这是一个并不起眼的作品,走过路过很容易错过。平常的报架、冗长的新闻,好像是每天都能碰到的情形。但这恰恰是加莱高亚这一次带来的口信:对司空见惯的信息保持绝对的警惕。
信息爆炸、网络成灾,人类固然永远告别了结绳记事的低效传播,但却又在奔腾的网速中牺牲了分辨率。数以亿计的所谓真实的新闻被媒体报道、转载、形成舆论,而每个人也都有无数的账号、密码、别的名字,在数字信号中相聚又和在其中远离。

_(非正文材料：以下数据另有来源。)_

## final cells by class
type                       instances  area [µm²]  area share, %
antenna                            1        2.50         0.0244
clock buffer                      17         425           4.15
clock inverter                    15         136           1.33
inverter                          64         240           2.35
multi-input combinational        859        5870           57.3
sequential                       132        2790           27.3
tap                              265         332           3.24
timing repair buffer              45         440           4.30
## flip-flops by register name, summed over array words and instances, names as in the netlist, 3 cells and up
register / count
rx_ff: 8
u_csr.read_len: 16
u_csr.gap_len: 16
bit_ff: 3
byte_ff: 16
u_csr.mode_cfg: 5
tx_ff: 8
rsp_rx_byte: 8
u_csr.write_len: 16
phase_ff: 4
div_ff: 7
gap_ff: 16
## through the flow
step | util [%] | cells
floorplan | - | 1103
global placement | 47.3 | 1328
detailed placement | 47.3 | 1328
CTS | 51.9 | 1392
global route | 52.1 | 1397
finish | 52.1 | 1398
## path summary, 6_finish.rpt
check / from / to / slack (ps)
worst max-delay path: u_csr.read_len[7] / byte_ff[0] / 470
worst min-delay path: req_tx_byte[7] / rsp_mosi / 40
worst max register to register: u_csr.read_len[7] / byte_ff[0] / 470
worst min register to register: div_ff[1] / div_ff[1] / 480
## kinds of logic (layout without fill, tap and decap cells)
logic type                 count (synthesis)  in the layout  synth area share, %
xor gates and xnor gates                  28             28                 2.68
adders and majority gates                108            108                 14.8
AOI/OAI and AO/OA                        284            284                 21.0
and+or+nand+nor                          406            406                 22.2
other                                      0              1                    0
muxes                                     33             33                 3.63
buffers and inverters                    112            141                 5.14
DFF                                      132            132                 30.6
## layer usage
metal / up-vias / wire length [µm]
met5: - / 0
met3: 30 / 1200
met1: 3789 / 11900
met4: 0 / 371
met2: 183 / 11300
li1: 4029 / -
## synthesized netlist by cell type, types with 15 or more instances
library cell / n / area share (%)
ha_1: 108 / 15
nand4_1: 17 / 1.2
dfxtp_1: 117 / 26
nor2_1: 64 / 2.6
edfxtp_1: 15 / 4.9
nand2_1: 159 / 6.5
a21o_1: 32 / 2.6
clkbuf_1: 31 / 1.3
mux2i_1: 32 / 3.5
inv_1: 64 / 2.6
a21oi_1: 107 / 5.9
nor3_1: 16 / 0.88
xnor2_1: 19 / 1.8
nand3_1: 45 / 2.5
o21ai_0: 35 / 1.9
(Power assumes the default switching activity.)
==> config.mk <==
export PLATFORM = sky130hd
export DESIGN_NAME = base32_decoder_validator_unit_flat
export DESIGN_NICKNAME = d
export VERILOG_FILES = /design/src/rtl/core/b32dv_pkg.sv /design/src/rtl/core/b32dv_char_if.sv /design/src/rtl/core/b32dv_res_if.sv /design/src/rtl/core/b32dv_cfg_if.sv /design/src/rtl/core/base32_decoder_validator_unit.sv /design/src/flat_wrapper.sv
export SDC_FILE = /design/constraint.sdc
export NUM_CORES = 1
export LEC_CHECK = 0
export BUFFER_PORTS_ARGS = -buffer_cell sky130_fd_sc_hd__buf_2
export CAP_MARGIN = 20
export CORE_MARGIN = 3
export CORE_UTILIZATION = 35
export DETAILED_ROUTE_END_ITERATION = 8
export GPL_TIMING_DRIVEN = 0
export PLACE_DENSITY_LB_ADDON = 0.1
export SLEW_MARGIN = 20
export SYNTH_ARGS = -nofsm -noshare
export SYNTH_HDL_FRONTEND = slang
export SYNTH_SLANG_ARGS = --single-unit
==> constraint.sdc <==
create_clock -name clk -period 4.9 [get_ports clk]
set_input_delay 0.49 -clock clk [delete_from_list [all_inputs] [get_ports clk]]
set_output_delay 0.49 -clock clk [all_outputs]
set_load 0.005 [all_outputs]
==> src/rtl/core/b32dv_pkg.sv <==
package b32dv_pkg;

	localparam logic [7:0]  PAD_CHAR  = 8'h3D;
	localparam logic [15:0] CAP_RESET = 16'hFFFF;
	localparam int unsigned GROUP_BYTES = 5;

	localparam logic [1:0] ERR_NONE = 2'd0;
	localparam logic [1:0] ERR_CHAR = 2'd1;
	localparam logic [1:0] ERR_PAD  = 2'd2;
	localparam logic [1:0] ERR_LEN  = 2'd3;

	typedef struct packed {
		logic        invalid;
		logic [4:0]  value;
	} sym_t;

	typedef struct packed {
		logic [7:0]  data_byte;
		logic        byte_valid;
		logic        done_res;
		logic [1:0]  error_code;
		logic        truncated;
		logic [15:0] byte_count;
		logic [15:0] group_offset;
	} res_word_t;

	function automatic sym_t sym_decode(input logic [7:0] c);
		sym_t s;
		s.invalid = 1'b0;
		s.value   = 5'd0;
		if (c inside {[8'h41:8'h5A]}) begin
			s.value = 5'(c - 8'h41);
		end else if (c inside {[8'h61:8'h7A]}) begin
			s.value = 5'(c - 8'h61);
		end else if (c inside {[8'h32:8'h37]}) begin
			s.value = 5'(c - 8'h32 + 8'd26);
		end else if (c == 8'h30) begin
			s.value = 5'd14;
		end else if (c == 8'h31) begin
			s.value = 5'd11;
		end else if (c == 8'h38) begin
			s.value = 5'd1;
		end else begin
			s.invalid = 1'b1;
		end
		return s;
	endfunction

endpackage

==> src/rtl/core/b32dv_char_if.sv <==
interface b32dv_char_if;
	logic       valid;
	logic       ready;
	logic [7:0] ch;
	logic       last;

	modport source (output valid, output ch, output last, input ready);
	modport sink (input valid, input ch, input last, output ready);
endinterface

==> src/rtl/core/b32dv_res_if.sv <==
interface b32dv_res_if;
	logic        valid;
	logic        ready;
	logic [7:0]  data_byte;
	logic        byte_valid;
	logic        done_res;
	logic [1:0]  error_code;
	logic        truncated;
	logic [15:0] byte_count;
	logic [15:0] group_offset;

	modport source (output valid, output data_byte, output byte_valid, output done_res,
		output error_code, output truncated, output byte_count, output group_offset,
		input ready);
	modport sink (input valid, input data_byte, input byte_valid, input done_res,
		input error_code, input truncated, input byte_count, input group_offset,
		output ready);
endinterface

==> src/rtl/core/b32dv_cfg_if.sv <==
interface b32dv_cfg_if;
	logic        valid;
	logic        ready;
	logic [15:0] out_capacity;

	modport source (output valid, output out_capacity, input ready);
	modport sink (input valid, input out_capacity, output ready);
endinterface
**src/rtl/core/video_line_sync_black_clamp_unit_macros.svh**
```systemverilog
// Assertion macros shared by the video line sync and black clamp RTL.
`ifndef VIDEO_LINE_SYNC_BLACK_CLAMP_UNIT_MACROS_SVH
`define VIDEO_LINE_SYNC_BLACK_CLAMP_UNIT_MACROS_SVH

// Checks a property on the rising clock edge, ignored while reset is asserted.
`define VLSBC_ASSERT(lbl, clk, rst_n, prop) \
    lbl: assert property (@(posedge clk) disable iff (!rst_n) prop) \
        else $error("vlsbc assertion failed");

// Same check with a message of the caller's choosing.
`define VLSBC_ASSERT_MSG(lbl, clk, rst_n, prop, msg) \
    lbl: assert property (@(posedge clk) disable iff (!rst_n) prop) \
        else $error(msg);

`endif

```
**src/rtl/core/vlsbc_pkg.sv**
```systemverilog
// Package with constants and types of the video line sync and black clamp unit.
package vlsbc_pkg;

    // Field widths.
    localparam int SAMPLE_W = 8;
    localparam int POS_W    = 10;
    localparam int EDGE_W   = 7;
    localparam int INDEX_W  = 9;
    localparam int CFG_IDX_W  = 1;
    localparam int CFG_DATA_W = 8;

    // Line geometry.
    localparam logic [POS_W-1:0]   LINE_SAMPLES  = 10'd512;
    localparam logic [POS_W-1:0]   SYNC_REF_POS  = 10'd3;
    localparam logic [POS_W-1:0]   SEARCH_END    = 10'd65;
    localparam logic [POS_W-1:0]   BLACK_OFFSET  = 10'd5;
    localparam logic [POS_W-1:0]   ACTIVE_OFFSET = 10'd27;
    localparam logic [POS_W-1:0]   ACTIVE_COUNT  = 10'd319;
    localparam logic [INDEX_W-1:0] LAST_INDEX    = 9'd318;

    // Configuration register indexes and reset values.
    localparam logic [CFG_IDX_W-1:0]  CFG_SYNC_MARGIN = 1'b0;
    localparam logic [CFG_IDX_W-1:0]  CFG_BLACK_BIAS  = 1'b1;
    localparam logic [CFG_DATA_W-1:0] SYNC_MARGIN_RST = 8'd7;
    localparam logic [CFG_DATA_W-1:0] BLACK_BIAS_RST  = 8'd2;

    // Per-line tracking state.
    typedef struct packed {
        logic [POS_W-1:0]    pos;
        logic [SAMPLE_W-1:0] threshold;
        logic                edge_found;
        logic [EDGE_W-1:0]   edge_pos;
        logic [SAMPLE_W-1:0] black;
    } t_line_state;

    // One output word.
    typedef struct packed {
        logic [SAMPLE_W-1:0] pixel;
        logic [INDEX_W-1:0]  pixel_index;
        logic                last;
    } t_pixel_word;

endpackage

```
**src/rtl/core/vlsbc_in_if.sv**
```systemverilog
// Sample input channel: valid, ready, one raw video sample word and a line start flag.
interface vlsbc_in_if import vlsbc_pkg::*; ();
    logic                valid;
    logic                ready;
    logic [SAMPLE_W-1:0] sample;
    logic                line_start;

    modport source (output valid, output sample, output line_start, input ready);
    modport sink   (input valid, input sample, input line_start, output ready);
endinterface

```
**src/rtl/core/vlsbc_out_if.sv**
```systemverilog
// Pixel output channel: valid, ready and one clamped pixel word.
interface vlsbc_out_if import vlsbc_pkg::*; ();
    logic                valid;
    logic                ready;
    logic [SAMPLE_W-1:0] pixel;
    logic [INDEX_W-1:0]  pixel_index;
    logic                last;

    modport source (output valid, output pixel, output pixel_index, output last, input ready);
    modport sink   (input valid, input pixel, input pixel_index, input last, output ready);
endinterface

```
**src/rtl/core/vlsbc_step.sv**
```systemverilog
// Combinational per-sample step: sync search, black level capture and clamp.
module vlsbc_step import vlsbc_pkg::*; (
    input  t_line_state         i_state,
    input  logic [SAMPLE_W-1:0] i_sample,
    input  logic                i_line_start,
    input  logic [SAMPLE_W-1:0] i_sync_margin,
    input  logic [SAMPLE_W-1:0] i_black_bias,
    output t_line_state         o_state,
    output logic                o_emit,
    output t_pixel_word         o_word
);

    t_line_state         eff;
    logic [POS_W-1:0]    p;
    logic [SAMPLE_W-1:0] thr;
    logic [POS_W-1:0]    edge_ext;
    logic [POS_W-1:0]    win_lo;
    logic [POS_W-1:0]    win_hi;
    logic [POS_W-1:0]    idx_full;
    logic [SAMPLE_W-1:0] diff;

    // A line start clears the line state before this sample is handled.
    assign eff = i_line_start ? '0 : i_state;
    assign p   = eff.pos;

    // The threshold is formed from sample 3 and used for that same sample.
    assign thr = (p == SYNC_REF_POS) ? i_sample + i_sync_margin : eff.threshold;

    // Active window bounds relative to the edge.
    assign edge_ext = {{(POS_W-EDGE_W){1'b0}}, eff.edge_pos};
    assign win_lo   = edge_ext + ACTIVE_OFFSET;
    assign win_hi   = win_lo + ACTIVE_COUNT;
    assign idx_full = p - win_lo;
    assign diff     = i_sample - eff.black;

    // Next state and output word.
    always_comb begin
        o_state            = eff;
        o_emit             = 1'b0;
        o_word.pixel       = {diff[SAMPLE_W-2:0], 1'b0};
        o_word.pixel_index = idx_full[INDEX_W-1:0];
        o_word.last        = (idx_full[INDEX_W-1:0] == LAST_INDEX);
        if (p < LINE_SAMPLES) begin
            o_state.pos       = p + 1'b1;
            o_state.threshold = thr;
            if (!eff.edge_found) begin
                if (p >= SYNC_REF_POS && p < SEARCH_END && i_sample > thr) begin
                    o_state.edge_found = 1'b1;
                    o_state.edge_pos   = p[EDGE_W-1:0];
                end else if (p == SEARCH_END) begin
                    o_state.edge_found = 1'b1;
                    o_state.edge_pos   = SEARCH_END[EDGE_W-1:0];
                end
            end else begin
                if (p == edge_ext + BLACK_OFFSET) begin
                    o_state.black = i_sample + i_black_bias;
                end
                if (p >= win_lo && p < win_hi) begin
                    o_emit = 1'b1;
                end
            end
        end
    end

endmodule

```
**src/rtl/core/video_line_sync_black_clamp_unit.sv**
```systemverilog
// Top level of the video line sync search and black clamp unit.
//
// The block takes raw video samples on i_sample_ch, one word per accepted
// handshake, with line_start marking the first sample of each line. Sample 3
// plus the sync margin sets a threshold; the first of samples 3..64 above it
// is the sync edge (65 if none). The sample at edge+5 plus the black bias is
// the black level, and samples edge+27..edge+345 leave on o_pixel_ch as
// pixels 0..318, each (sample - black) * 2 modulo 256, last set on pixel 318.
// Samples outside that window produce no output word.
// Throughput is one sample per cycle while the receiver does not stall: all
// work for a sample is done by one level of logic into the output register,
// and its pixel appears on o_pixel_ch in the cycle after the sample is accepted.
// When the receiver stalls, the output register holds its word and a new
// sample is still accepted in the cycle that word is taken.
// Configuration (sync margin at index 0, black bias at index 1) is written
// through i_cfg_we, i_cfg_idx and i_cfg_data; the user must do so only while
// the block is idle, as the block itself does not enforce it. Synchronous reset
// clears the line state and output valid and sets the margin to 7, bias to 2.
`include "video_line_sync_black_clamp_unit_macros.svh"
module video_line_sync_black_clamp_unit import vlsbc_pkg::*; (
    input  logic                  i_clk,
    input  logic                  i_rst_n,
    input  logic                  i_cfg_we,
    input  logic [CFG_IDX_W-1:0]  i_cfg_idx,
    input  logic [CFG_DATA_W-1:0] i_cfg_data,
    vlsbc_in_if.sink              i_sample_ch,
    vlsbc_out_if.source           o_pixel_ch
);

    logic [SAMPLE_W-1:0] r_sync_margin;
    logic [SAMPLE_W-1:0] r_black_bias;
    t_line_state         r_state;
    t_line_state         n_state;
    logic                r_out_valid;
    t_pixel_word         r_word;
    t_pixel_word         n_word;
    logic                n_emit;
    logic                in_accept;

    // Configuration registers.
    always_ff @(posedge i_clk) begin
        if (!i_rst_n) begin
            r_sync_margin <= SYNC_MARGIN_RST;
            r_black_bias  <= BLACK_BIAS_RST;
        end else if (i_cfg_we) begin
            unique case (i_cfg_idx)
                CFG_SYNC_MARGIN: r_sync_margin <= i_cfg_data;
                CFG_BLACK_BIAS:  r_black_bias  <= i_cfg_data;
                default: ;
            endcase
        end
    end

    // A new word is taken whenever the output register is free or drains now.
    assign i_sample_ch.ready = !r_out_valid || o_pixel_ch.ready;
    assign in_accept         = i_sample_ch.valid && i_sample_ch.ready;

    // Per-sample line logic.
    vlsbc_step u_step (
        .i_state       (r_state),
        .i_sample      (i_sample_ch.sample),
        .i_line_start  (i_sample_ch.line_start),
        .i_sync_margin (r_sync_margin),
        .i_black_bias  (r_black_bias),
        .o_state       (n_state),
        .o_emit        (n_emit),
        .o_word        (n_word)
    );

    // Line state and output valid.
    always_ff @(posedge i_clk) begin
        if (!i_rst_n) begin
            r_state     <= '0;
            r_out_valid <= 1'b0;
        end else if (in_accept) begin
            r_state     <= n_state;
            r_out_valid <= n_emit;
        end else if (o_pixel_ch.ready) begin
            r_out_valid <= 1'b0;
        end
    end

    // Output word payload.
    always_ff @(posedge i_clk) begin
        if (in_accept && n_emit) begin
            r_word <= n_word;
        end
    end

    assign o_pixel_ch.valid       = r_out_valid;
    assign o_pixel_ch.pixel       = r_word.pixel;
    assign o_pixel_ch.pixel_index = r_word.pixel_index;
    assign o_pixel_ch.last        = r_word.last;

    // Assertions.
    `VLSBC_ASSERT(a_pos_bound, i_clk, i_rst_n, r_state.pos <= LINE_SAMPLES)
    `VLSBC_ASSERT_MSG(a_edge_range, i_clk, i_rst_n, r_state.edge_found |-> (r_state.edge_pos >= SYNC_REF_POS[EDGE_W-1:0] && r_state.edge_pos <= SEARCH_END[EDGE_W-1:0]), "edge position out of search range")
    `VLSBC_ASSERT_MSG(a_black_after_edge, i_clk, i_rst_n, !r_state.edge_found |-> (r_state.black == '0), "black level set before edge found")
    `VLSBC_ASSERT_MSG(a_line_restart, i_clk, i_rst_n, (in_accept && i_sample_ch.line_start) |=> (r_state.pos == 10'd1), "line start did not restart position")

endmodule

```
**src/flat_wrapper.sv**
```systemverilog
// flat-port wrapper written by rule: the top's interface ports become plain ports
module video_line_sync_black_clamp_unit_flat import vlsbc_pkg::*;
  (i_clk, i_rst_n, i_cfg_we, i_cfg_idx, i_cfg_data, i_sample_ch_valid, i_sample_ch_sample, i_sample_ch_line_start, i_sample_ch_ready, o_pixel_ch_valid, o_pixel_ch_pixel, o_pixel_ch_pixel_index, o_pixel_ch_last, o_pixel_ch_ready);
  vlsbc_in_if i_sample_ch_i ();
  vlsbc_out_if o_pixel_ch_i ();
  input  logic i_clk;
  input  logic i_rst_n;
  input  logic i_cfg_we;
  input  logic [CFG_IDX_W-1:0] i_cfg_idx;
  input  logic [CFG_DATA_W-1:0] i_cfg_data;
  input wire logic [$bits(i_sample_ch_i.valid)-1:0] i_sample_ch_valid;
  input wire logic [$bits(i_sample_ch_i.sample)-1:0] i_sample_ch_sample;
  input wire logic [$bits(i_sample_ch_i.line_start)-1:0] i_sample_ch_line_start;
  output wire logic [$bits(i_sample_ch_i.ready)-1:0] i_sample_ch_ready;
  output wire logic [$bits(o_pixel_ch_i.valid)-1:0] o_pixel_ch_valid;
  output wire logic [$bits(o_pixel_ch_i.pixel)-1:0] o_pixel_ch_pixel;
  output wire logic [$bits(o_pixel_ch_i.pixel_index)-1:0] o_pixel_ch_pixel_index;
  output wire logic [$bits(o_pixel_ch_i.last)-1:0] o_pixel_ch_last;
  input wire logic [$bits(o_pixel_ch_i.ready)-1:0] o_pixel_ch_ready;
  assign i_sample_ch_i.valid = i_sample_ch_valid;
  assign i_sample_ch_i.sample = i_sample_ch_sample;
  assign i_sample_ch_i.line_start = i_sample_ch_line_start;
  assign i_sample_ch_ready = i_sample_ch_i.ready;
  assign o_pixel_ch_valid = o_pixel_ch_i.valid;
  assign o_pixel_ch_pixel = o_pixel_ch_i.pixel;
  assign o_pixel_ch_pixel_index = o_pixel_ch_i.pixel_index;
  assign o_pixel_ch_last = o_pixel_ch_i.last;
  assign o_pixel_ch_i.ready = o_pixel_ch_ready;
  video_line_sync_black_clamp_unit u_core (.i_clk(i_clk), .i_rst_n(i_rst_n), .i_cfg_we(i_cfg_we), .i_cfg_idx(i_cfg_idx), .i_cfg_data(i_cfg_data), .i_sample_ch(i_sample_ch_i), .o_pixel_ch(o_pixel_ch_i));
endmodule
```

加莱高亚试图想象的或者就是另外一幅图景:有朝一日,报纸印刷出来,媒体的任务已经完成,权力立即转移,一个普通人取而代之、“大放厥词”,他们创造性地接受信息,进入新闻的再生产,并随时表达自己的意见。毫无疑问,这是对当今社会媒体资源集中的一种反思。媒体的面具正在被撕开,打破垄断的可能正在形成。报纸并不是认识世界的终点。
走进暗房,翻开另一张报纸,也许就揭穿了另一个表象。
观众的反应并不相同,有的扫一眼便败兴而归,有的一张一张仔细翻阅,更有甚者,索性就把这里当成咖啡厅坐在沙发上玩起自己的手机来。艺术的动机从来都可以推敲,谁也没法确定,加莱高亚到底是要从日常生活中逃逸,还是有意为之的私人审查?这是一个不切实际的玩笑,还是仅仅一种个人化的声明?这是现实,还是幻想?

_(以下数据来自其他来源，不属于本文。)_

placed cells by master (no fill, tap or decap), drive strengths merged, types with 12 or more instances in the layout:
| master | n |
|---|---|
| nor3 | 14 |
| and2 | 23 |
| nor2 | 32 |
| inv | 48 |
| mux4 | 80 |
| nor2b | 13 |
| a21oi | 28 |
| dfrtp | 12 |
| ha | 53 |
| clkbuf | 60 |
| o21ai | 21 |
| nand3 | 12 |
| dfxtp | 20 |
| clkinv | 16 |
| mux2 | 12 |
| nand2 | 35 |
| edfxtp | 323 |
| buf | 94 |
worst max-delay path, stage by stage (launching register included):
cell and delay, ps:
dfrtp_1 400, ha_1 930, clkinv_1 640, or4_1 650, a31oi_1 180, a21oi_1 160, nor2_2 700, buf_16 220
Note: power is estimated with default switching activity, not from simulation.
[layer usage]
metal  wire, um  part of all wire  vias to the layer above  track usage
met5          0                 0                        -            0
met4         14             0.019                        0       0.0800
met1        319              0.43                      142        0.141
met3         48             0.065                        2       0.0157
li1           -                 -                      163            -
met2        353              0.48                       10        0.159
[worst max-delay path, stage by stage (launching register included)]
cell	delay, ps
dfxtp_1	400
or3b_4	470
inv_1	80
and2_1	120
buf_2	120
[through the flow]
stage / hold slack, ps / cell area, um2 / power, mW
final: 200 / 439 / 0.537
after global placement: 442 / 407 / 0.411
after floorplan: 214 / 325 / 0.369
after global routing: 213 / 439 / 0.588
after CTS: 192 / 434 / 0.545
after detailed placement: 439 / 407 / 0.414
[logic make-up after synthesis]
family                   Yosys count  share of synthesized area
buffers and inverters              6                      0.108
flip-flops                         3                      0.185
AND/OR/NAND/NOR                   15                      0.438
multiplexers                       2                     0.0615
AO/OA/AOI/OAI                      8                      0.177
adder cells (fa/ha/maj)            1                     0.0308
==> src/rtl/stable_insertion_sorter_macros.svh <==
// Assertion macros shared by the stable insertion sorter modules.
`ifndef STABLE_INSERTION_SORTER_MACROS_SVH
`define STABLE_INSERTION_SORTER_MACROS_SVH

`ifndef SYNTHESIS
`define SIS_ASSERT_IMPLIES(lbl, ck, rn, ante, cons) \
  lbl: assert property (@(posedge ck) disable iff (!rn) (ante) |-> (cons)) \
    else $error("stable_insertion_sorter: assertion failed");
`define SIS_ASSERT_NEXT(lbl, ck, rn, ante, cons) \
  lbl: assert property (@(posedge ck) disable iff (!rn) (ante) |=> (cons)) \
    else $error("stable_insertion_sorter: assertion failed");
`else
`define SIS_ASSERT_IMPLIES(lbl, ck, rn, ante, cons)
`define SIS_ASSERT_NEXT(lbl, ck, rn, ante, cons)
`endif

`endif

==> src/rtl/sis_pkg.sv <==
// Types and constants shared by the stable insertion sorter.
`timescale 1ns / 1ps
package sis_pkg;

  localparam int KEY_W  = 32;
  localparam int TAG_W  = 8;
  localparam int RANK_W = 4;

  typedef struct packed {
    logic [KEY_W-1:0] time_key;
    logic [TAG_W-1:0] entry_tag;
    logic             last_item;
  } in_item_t;

  typedef struct packed {
    logic [KEY_W-1:0]  sorted_key;
    logic [TAG_W-1:0]  sorted_tag;
    logic [RANK_W-1:0] rank;
    logic              last_result;
    logic              overflowed;
  } out_item_t;

  typedef struct packed {
    logic load_in;
    logic drop;
    logic shift;
    logic place;
    logic emit_load;
  } ctrl_cmd_t;

  typedef struct packed {
    logic full;
    logic greater;
    logic emit_last;
    logic out_free;
  } dp_status_t;

endpackage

《暗房》并没有回答这些疑问,加莱高亚更多地是提出问题而不是解决它们,他不知道如何在高楼大厦的包围中突围,亦不知道如何从媒体泡沫中脱颖而出,他只是表明态度。艺术家们总是用他们的任性胡作非为,用他们手中的向公众发言的特权无理取闹,当然,这也就是他们所说的——灵感。在一般的意义上,甚至可以说,他努力炮制的这些黑色新闻报和小孩子在教科书上的涂鸦、地铁里随手扔掉的报纸差不了多少,不管是否经过严肃思考,都是人们在信息时代所释放的病毒。
这并不是加莱高亚最擅长的题目,他近年来的创作集中于用不同的介质表现现代城市的结构与兴衰。从早期的城市参与活动和行为艺术,到后来的大型灯光雕塑和微缩模型,他试图用晶体、蜡烛、米纸灯具重新检视他在生活中目睹的城市建筑。尤其是1959年古巴革命之后的哈瓦那,许多建筑项目未完成、被废弃,衰老的砖瓦、消失的烂尾楼逐渐构成了新的天际线。此时,加莱高亚拍下了黑白的照片,并用彩色线条画出已经不复存在的房屋轮廓,让黑白与彩色交互,让历史与现代相遇。绘图师出身的加莱高亚热衷于摆弄这些组成城市的元素,不论新旧,“融合了社会学、符号考古学和建筑学的思考”,在艺术的意义上重建乌托邦。加莱高亚说:“我每天在城市里行走,都能感到它的强度,为了持续创作,我需要保持这种城市之美与残酷现实的冲突。”两年前,他还曾经游历北京、上海,并以此为灵感创作了九件装置作品,在常青画廊举办了他在中国的首展——《革命抑或根茎?》。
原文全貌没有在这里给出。